-- REQUIRED ACTION --
Please copy every line from the records below that contains the string "Sequential".

[Dataset entries]
$ cat src/rtl/sub64_pipe_if.sv
// Operand/result bundle for sub64_pipe: the in_* side comes from the issue queue
// and the out_*/diff/flag_* side goes to writeback and the compare/branch unit.
interface sub64_pipe_if #(
    parameter int WIDTH = 64
);
    logic             in_valid;
    logic             in_ready;
    logic [WIDTH-1:0] a;
    logic [WIDTH-1:0] b;
    logic             out_valid;
    logic             out_ready;
    logic [WIDTH-1:0] diff;
    logic             flag_z;
    logic             flag_n;
    logic             flag_b;
    logic             flag_v;

    modport master (
        output in_valid, a, b, out_ready,
        input  in_ready, out_valid, diff, flag_z, flag_n, flag_b, flag_v
    );

    modport slave (
        input  in_valid, a, b, out_ready,
        output in_ready, out_valid, diff, flag_z, flag_n, flag_b, flag_v
    );
endinterface

$ cat src/rtl/sub64_pipe.sv
// Pipelined a - b (as a + ~b + 1) over a registered Kogge-Stone carry network,
// with per-rank valid bits, bubble-collapsing stall and Z/N/B/V status flags.
module sub64_pipe #(
    parameter int WIDTH = 64  // power of two, at least 8
) (
    input logic         clk,
    input logic         rst,
    sub64_pipe_if.slave bus
);
    localparam int LEVELS = $clog2(WIDTH);
    localparam int NRANK  = LEVELS + 3;  // S0 capture, S1 p/g, LEVELS prefix ranks, output
    localparam int LAST   = NRANK - 1;

    logic [NRANK-1:0] vld;
    logic [NRANK-1:0] ld;

    // Rank k may load whenever some rank at or after k holds a bubble, or S8 drains.
    always_comb begin
        logic [NRANK-1:0] below;
        below = '0;
        ld    = '0;
        for (int k = 0; k < NRANK; k++) begin
            ld[k]    = bus.out_ready || ((vld | below) != '1);
            below[k] = 1'b1;
        end
    end

    assign bus.in_ready  = ld[0];
    assign bus.out_valid = vld[LAST];

    always_ff @(posedge clk or negedge rst) begin
        if (!rst) vld <= '0;
        else      vld <= (ld & {vld[NRANK-2:0], bus.in_valid}) | (~ld & vld);
    end

    function automatic logic [WIDTH-1:0] ks_g(input logic [WIDTH-1:0] g,
                                              input logic [WIDTH-1:0] p,
                                              input int d);
        logic [WIDTH-1:0] r;
        r = g;
        for (int i = d; i < WIDTH; i++) r[i] = g[i] | (p[i] & g[i-d]);
        return r;
    endfunction

    function automatic logic [WIDTH-1:0] ks_p(input logic [WIDTH-1:0] p, input int d);
        logic [WIDTH-1:0] r;
        r = p;
        for (int i = d; i < WIDTH; i++) r[i] = p[i] & p[i-d];
        return r;
    endfunction

    logic [WIDTH-1:0] a_q;
    logic [WIDTH-1:0] nb_q;
    logic [WIDTH-1:0] g_q  [LEVELS+1];
    logic [WIDTH-1:0] p_q  [LEVELS];
    logic [WIDTH-1:0] p0_q [LEVELS+1];
    logic             am_q [LEVELS+1];
    logic             bm_q [LEVELS+1];

    // NOTE: datapath ranks have no reset; the valid bits alone say whether their contents mean anything.
    always_ff @(posedge clk) begin
        if (ld[0]) begin
            a_q  <= bus.a;
            nb_q <= ~bus.b;
        end
        if (ld[1]) begin
            p_q[0]  <= a_q ^ nb_q;
            p0_q[0] <= a_q ^ nb_q;
            // Carry-in of 1 folded into bit 0: g0 = a0&~b0 | (a0^~b0)&1.
            g_q[0]  <= {a_q[WIDTH-1:1] & nb_q[WIDTH-1:1], a_q[0] | nb_q[0]};
            am_q[0] <= a_q[WIDTH-1];
            bm_q[0] <= ~nb_q[WIDTH-1];
        end
        for (int l = 0; l < LEVELS; l++) begin
            if (ld[l+2]) begin
                g_q[l+1]  <= ks_g(g_q[l], p_q[l], 1 << l);
                p0_q[l+1] <= p0_q[l];
                am_q[l+1] <= am_q[l];
                bm_q[l+1] <= bm_q[l];
            end
        end
        for (int l = 0; l < LEVELS - 1; l++) begin
            if (ld[l+2]) p_q[l+1] <= ks_p(p_q[l], 1 << l);
        end
    end

    // After the last prefix level g_q[LEVELS][i] is the carry out of bit i.
    logic [WIDTH-1:0] diff_nx;
    logic             cout;

    assign diff_nx = p0_q[LEVELS] ^ {g_q[LEVELS][WIDTH-2:0], 1'b1};
    assign cout    = g_q[LEVELS][WIDTH-1];

    always_ff @(posedge clk or negedge rst) begin
        if (!rst) begin
            bus.diff   <= '0;
            bus.flag_z <= 1'b0;
            bus.flag_n <= 1'b0;
            bus.flag_b <= 1'b0;
            bus.flag_v <= 1'b0;
        end else if (ld[LAST] && vld[LAST-1]) begin
            bus.diff   <= diff_nx;
            bus.flag_z <= ~|diff_nx;
            bus.flag_n <= diff_nx[WIDTH-1];
            bus.flag_b <= ~cout;
            bus.flag_v <= (am_q[LEVELS] != bm_q[LEVELS]) && (diff_nx[WIDTH-1] != am_q[LEVELS]);
        end
    end
endmodule
$ cat src/flat_wrapper.sv
// flat-port wrapper written by rule: the top's interface ports become plain ports
module sub64_pipe_flat 
#(
    parameter int WIDTH = 64                             
)
  (clk, rst, bus_in_valid, bus_a, bus_b, bus_out_ready, bus_in_ready, bus_out_valid, bus_diff, bus_flag_z, bus_flag_n, bus_flag_b, bus_flag_v);
  sub64_pipe_if #(.WIDTH(WIDTH)) bus_i ();
  input logic clk;
  input logic rst;
  input wire logic [$bits(bus_i.in_valid)-1:0] bus_in_valid;
  input wire logic [$bits(bus_i.a)-1:0] bus_a;
  input wire logic [$bits(bus_i.b)-1:0] bus_b;
  input wire logic [$bits(bus_i.out_ready)-1:0] bus_out_ready;
  output wire logic [$bits(bus_i.in_ready)-1:0] bus_in_ready;
  output wire logic [$bits(bus_i.out_valid)-1:0] bus_out_valid;
  output wire logic [$bits(bus_i.diff)-1:0] bus_diff;
  output wire logic [$bits(bus_i.flag_z)-1:0] bus_flag_z;
  output wire logic [$bits(bus_i.flag_n)-1:0] bus_flag_n;
  output wire logic [$bits(bus_i.flag_b)-1:0] bus_flag_b;
  output wire logic [$bits(bus_i.flag_v)-1:0] bus_flag_v;
  assign bus_i.in_valid = bus_in_valid;
  assign bus_i.a = bus_a;
  assign bus_i.b = bus_b;
  assign bus_i.out_ready = bus_out_ready;
  assign bus_in_ready = bus_i.in_ready;
  assign bus_out_valid = bus_i.out_valid;
  assign bus_diff = bus_i.diff;
  assign bus_flag_z = bus_i.flag_z;
  assign bus_flag_n = bus_i.flag_n;
  assign bus_flag_b = bus_i.flag_b;
  assign bus_flag_v = bus_i.flag_v;
  sub64_pipe #(.WIDTH(WIDTH)) u_core (.clk(clk), .rst(rst), .bus(bus_i));
endmodule
$ cat config.mk
export PLATFORM = sky130hd
export DESIGN_NAME = sub64_pipe_flat
export DESIGN_NICKNAME = d
export VERILOG_FILES = /design/src/rtl/sub64_pipe_if.sv /design/src/rtl/sub64_pipe.sv /design/src/flat_wrapper.sv
export SDC_FILE = /design/constraint.sdc
export NUM_CORES = 1
export LEC_CHECK = 0
export ABC_AREA = 1
export CAP_MARGIN = 20
export CORE_ASPECT_RATIO = 0.8
export CORE_MARGIN = 4
export CORE_UTILIZATION = 45
export DETAILED_ROUTE_END_ITERATION = 8
export PLACE_DENSITY = 0.64
export SLEW_MARGIN = 20
export SYNTH_ARGS = -nofsm -noshare
export SYNTH_HDL_FRONTEND = slang
export SYNTH_SLANG_ARGS = --single-unit
export TNS_END_PERCENT = 5
$ cat constraint.sdc
create_clock -name clk -period 61 [get_ports clk]
set_clock_uncertainty 0.1 [all_clocks]
set_input_delay 18.3 -clock clk [delete_from_list [all_inputs] [get_ports clk]]
set_output_delay 18.3 -clock clk [all_outputs]
set_load 0.01 [all_outputs]
Word level (Yosys, flattened, before mapping):

Memories as Yosys holds them, arrays and structs flattened.
Cells that the tools add are included.

* equality and inequality tests: 10
* multiplexer cells: 14
* bitwise operators: 943
* reduce and logical (&&, ||, !) cells: 13

Operators by type and width (number)
* bitwise AND 1 bit: 610
* bitwise OR 1 bit: 322
* bitwise XOR 64 bit: 2
* inverter 64 bit: 1
* OR reduction 64 bit: 1
* bitwise AND 63 bit: 1
* bitwise AND 9 bit: 2
* two-way mux 1 bit: 14
* logical OR 1 bit: 9
* != test 9 bit (second input constant): 1
* inverter 9 bit: 1
* bitwise OR 9 bit: 1
* != test 8 bit (second input constant): 1
* != test 7 bit (second input constant): 1
* != test 6 bit (second input constant): 1
* != test 5 bit (second input constant): 1
* != test 4 bit (second input constant): 1
* != test 3 bit (second input constant): 1
* inverter 1 bit: 3
* logical AND 1 bit: 2
* != test 1 bit: 2
* != test 2 bit (second input constant): 1
* zero test 1 bit: 1

* register bits: 205
* memory bits (writable): 1294
* memories kept: 5

Memory list
* u_core.g_q: words 7, bits a word 64, rd ports 7, clocked after Yosys merged registers in 0, wr ports 7, RTL line sub64_pipe.sv:54 `logic [WIDTH-1:0] g_q [LEVELS+1];`
* u_core.p0_q: words 7, bits a word 64, rd ports 7, clocked after Yosys merged registers in 0, wr ports 7, RTL line sub64_pipe.sv:56 `logic [WIDTH-1:0] p0_q [LEVELS+1];`
* u_core.p_q: words 6, bits a word 64, rd ports 6, clocked after Yosys merged registers in 0, wr ports 6, RTL line sub64_pipe.sv:55 `logic [WIDTH-1:0] p_q [LEVELS];`
* u_core.am_q: words 7, bits a word 1, rd ports 7, clocked after Yosys merged registers in 0, wr ports 7, RTL line sub64_pipe.sv:57 `logic am_q [LEVELS+1];`
* u_core.bm_q: words 7, bits a word 1, rd ports 7, clocked after Yosys merged registers in 0, wr ports 7, RTL line sub64_pipe.sv:58 `logic bm_q [LEVELS+1];`

Logic depth before layout (Yosys ltp):

* word-level depth: 5
* gate-level depth with buffers: 11
* gate-level depth less buffers: 11

Least setup slack after synthesis:

No wires, ideal clock.

* path type: input -> output
* start: input port bus_out_ready
* end: output port bus_in_ready
* arrival: 26.067 ns
* required time: 42.600 ns
* setup slack: 16.533 ns
* cell stages on the path: 6
* buffers on the path: 0
* cells stage by stage: inv_1 nand4_2 nor2_4 nand4_4 nor2_4 nand2_2

* longest elaborated chain between the ends: 1

RTL lines
* from (decl): RTL line flat_wrapper.sv:13 `input wire logic [$bits(bus_i.out_ready)-1:0] bus_out_ready;`
* logical OR 1 bit: RTL line sub64_pipe.sv:23 `ld[k] = bus.out_ready || ((vld | below) != '1);`
* to (decl): RTL line flat_wrapper.sv:14 `output wire logic [$bits(bus_i.in_ready)-1:0] bus_in_ready;`

Every way passes these cells.

Final worst setup path:

Ends and elaborated chain as after synthesis.

==> qor.yml <==
logic_synthesis:
  synthesis.yosys.warnings: 0
  synth.yosys.seq_area_share_pct: 83.4
  async_flop_share_pct: 5.54
  synth-edff-count: 1296
  cell_type_with_the_highest_aggregate_area_in_the_netlist: "edfxtp_1"
  synth_largest_type_area_fraction_pct: 79.6
  synthDistinctLibCells: 23
  synthTopCellsByCount: "edfxtp_1, nand2_1, inv_1"
  ys_top_cells_by_area: "edfxtp_1, nand2_1, inv_1"
  yosys_most_used_dff: "edfxtp_1"
  syn_nets: 3384
  yosys.cell_count.top_type: "edfxtp_1"
  ys_seq_elements: 1372
  syn_area_per_cell_um2: 15.3
  post_synth_inst_count: 3188
  netlist_area_um2: 48900
timing:
  finalWorstPathRequiredPeriod_ns: 39.99
  slew_violations: 0
  final-setup-viol-count: 0
  fmax_mhz: 25.0
  finalWorstSetupSlack_ns: 21.01
  final_hold_viol_count: 0
  worstMarginPinSlew_ns: 1.03
  worst_slew_margin_rel_pct: 31.3
  timing.setup.tns_ns: 0
  rsz0062_at_grt: "false"
  timing.final.crit_share_pct: 65.6
route:
  totalWireLength_um: 91500
  detailedRoute.firstPassIterationCount: 6
  drt_drc_violations_left: 0
  drt_first_iter_violations: 2181
  dr_total_vias: 23400
  viasPerCell: 4.63
  drt.antenna.violating_nets: 0
  routed_wirelength_normalized_by_instance_count_um: 18.1
critical_path:
  worstRegToRegCells: 4
  timing.critical_path.to_type: "output port"
  r2r_end: "u_core.p0_q[2][30]"
  worst-setup-path-type: "input port to output port"
  worst_path_arrival_time_ns: 21.59
  critical_path_peak_fanout: 68
  worst_ep_required_time_ns: 42.60
  cp-start-kind: "input port"
  timing.reg2reg.setup_slack_ns: 57.36
placed_design:
  gpl.final_weighted_congestion: 0.845
  port_buffers: 201
  hpwl_um: 64100
  dp_worst_setup_slack_ns: 20.96
global_route:
  antenna_found_initial: 5
  pin_count_of_the_biggest_net_entering_global_routing: 103
  first_global_vias: 22800
  overflow: 0
  track_usage_pct: 16.3
  grt_first_pass_wirelength_um: 138000
clock_tree:
  post_cts_hold_buffer_count: 0
  path_clk_slew_ns: 0.06
  clock_tree.buffer_depth: 3
  cts_post_setup_buffers_inserted: 0
  numCtsBuffers: 135
  clock_tree.htree_level_count: 4
  cts_tree: "done"
  clockRootBuffer: "clkbuf_16"
  cts_resized: 0
  cts_sinks: 1372
  clkLatencyLatePin_ns: 0.74
die:
  boundaryPins: 202
  design.die.area_um2: 114000
  num_rows: 107
  starting_density_of_the_core_pct: 45.6
  floorplan.core_area_um2: 107000
  die_height_um: 303
  floorplan_die_width_um: 377
hold_path:
  timing.hold.worst_path_depth: 0
  min_to: "u_core.p0_q[4][41]"
  worst_hold_path_type: "register to register"
  hold_start: "u_core.p0_q[3][41]"
status:
  status: "complete, no violations"
layout:
  layout-drive-gt1-share_pct: 6.16
  nNetsFinal: 3722
  fill_cells: 8727
  finish.utilization_pct: 53.3
  area_delta_synth_final_pct: 16.8
  antenna_cells_inserted: 0
power:
  fin_total_pwr_w: 0.00243
  power.leakage_nw: 25.3
  power.ir.vdd_worst_mv: 0.0275
  pwr_density_cell_nw_per_um2: 42.6
run:
  maximum_capacitance_violations: 0
worst max path at each step:
| stage | start | endpoint | slack (ns) | depth (start not counted) |
|---|---|---|---|---|
| after floorplan | bus_out_ready | bus_in_ready | 16.53 | 6 |
| after global placement | bus_out_ready | bus_in_ready | 21.03 | 8 |
| after detailed placement | bus_out_ready | bus_in_ready | 20.96 | 8 |
| after CTS | bus_out_ready | bus_in_ready | 20.95 | 8 |
| after global routing | bus_out_ready | bus_in_ready | 20.78 | 8 |
| final | bus_out_ready | bus_in_ready | 21.01 | 8 |
where the power goes:
group	internal (W)	switching, W
Clock	0.000460	0.000345
Sequential	0.00126	0.000120
Combinational	0.0000982	0.000145
Total	0.00182	0.000609
logic make-up after synthesis:
| kind of cell | after synthesis | synth area share (%) |
|---|---|---|
| flip-flops | 1372 | 83.4 |
| AND/OR/NAND/NOR | 982 | 7.65 |
| buffers and inverters | 600 | 4.64 |
| AO/OA/AOI/OAI | 119 | 1.71 |
| adder cells (fa/ha/maj) | 64 | 1.64 |
| XOR/XNOR | 51 | 0.913 |
critical path: stages:
cell and delay, ns:
clkdlybuf4s50_1 0.42, inv_1 0.21, nand4_4 0.67, nor2_4 0.55
nand4_4 0.15, nor2_4 0.23, nand2_8 0.37, clkdlybuf4s50_1 0.62
final cells by class:
type	count	area, um2	area share [%]
Sequential cell	1372	40800	71.4
Timing Repair Buffer	215	2110	3.70
Tap cell	1417	1770	3.10
Inverter	586	2210	3.86
Clock inverter	84	801	1.40
Multi-Input combinational cell	1216	5880	10.3
Clock buffer	162	3530	6.18
layout by cell type, fill, tap and decap left out, types with 2 or more instances in the layout:
cell	count
a21o_1	95
buf_4	15
bufinv_16	10
clkbuf_1	21
clkbuf_16	136
clkbuf_4	3
clkbuf_8	2
clkdlybuf4s50_1	200
clkinv_1	30
clkinv_16	2
clkinv_2	24
clkinv_4	4
clkinv_8	4
clkinvlp_4	2
dfrtp_1	76
edfxtp_1	1296
ha_1	64
inv_1	583
inv_16	2
inv_6	7
nand2_1	927
nand3_1	3
nand3_4	2
nand4_4	2
nor2_1	41
nor2_4	2
o21ai_0	22
or2_2	2
xnor2_1	10
xor2_1	41
state kept, by name, summed over array words and instances, names as in the netlist, named ones only:
| name | flops |
|---|---|
| u_core.bm_q | 7 |
| u_core.a_q | 64 |
| u_core.p_q | 260 |
| u_core.bus.flag_z | 1 |
| u_core.am_q | 7 |
| u_core.nb_q | 64 |
| u_core.bus.flag_v | 1 |
| u_core.bus.diff | 64 |
| u_core.g_q | 448 |
| u_core.p0_q | 446 |
| u_core.bus.flag_b | 1 |
metal layers:
metal / share of wire (%) / wire length [um] / GRT usage [%]
met2: 43 / 38900 / 23.0
met4: 2.2 / 2060 / 5.28
met3: 7.3 / 6710 / 3.60
met1: 48 / 43800 / 25.2
met5: 0 / 0 / 0
metrics by stage:
| stage | cells | hold WS [ns] | cell area, um2 |
|---|---|---|---|
| 6_report | 5052 | 0.304 | 57100 |
| 5_1_grt | 5052 | 0.316 | 57100 |
| 4_1_cts | 5052 | 0.313 | 57100 |
| 3_5_place_dp | 4806 | 0.305 | 52800 |
| 3_3_place_gp | 4806 | 0.302 | 52800 |
| 2_1_floorplan | 3188 | 0.300 | 48900 |
Note: power is estimated with default switching activity, not from simulation.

-- PROBLEM SOLUTION --
Sequential	0.00126	0.000120
Sequential cell	1372	40800	71.4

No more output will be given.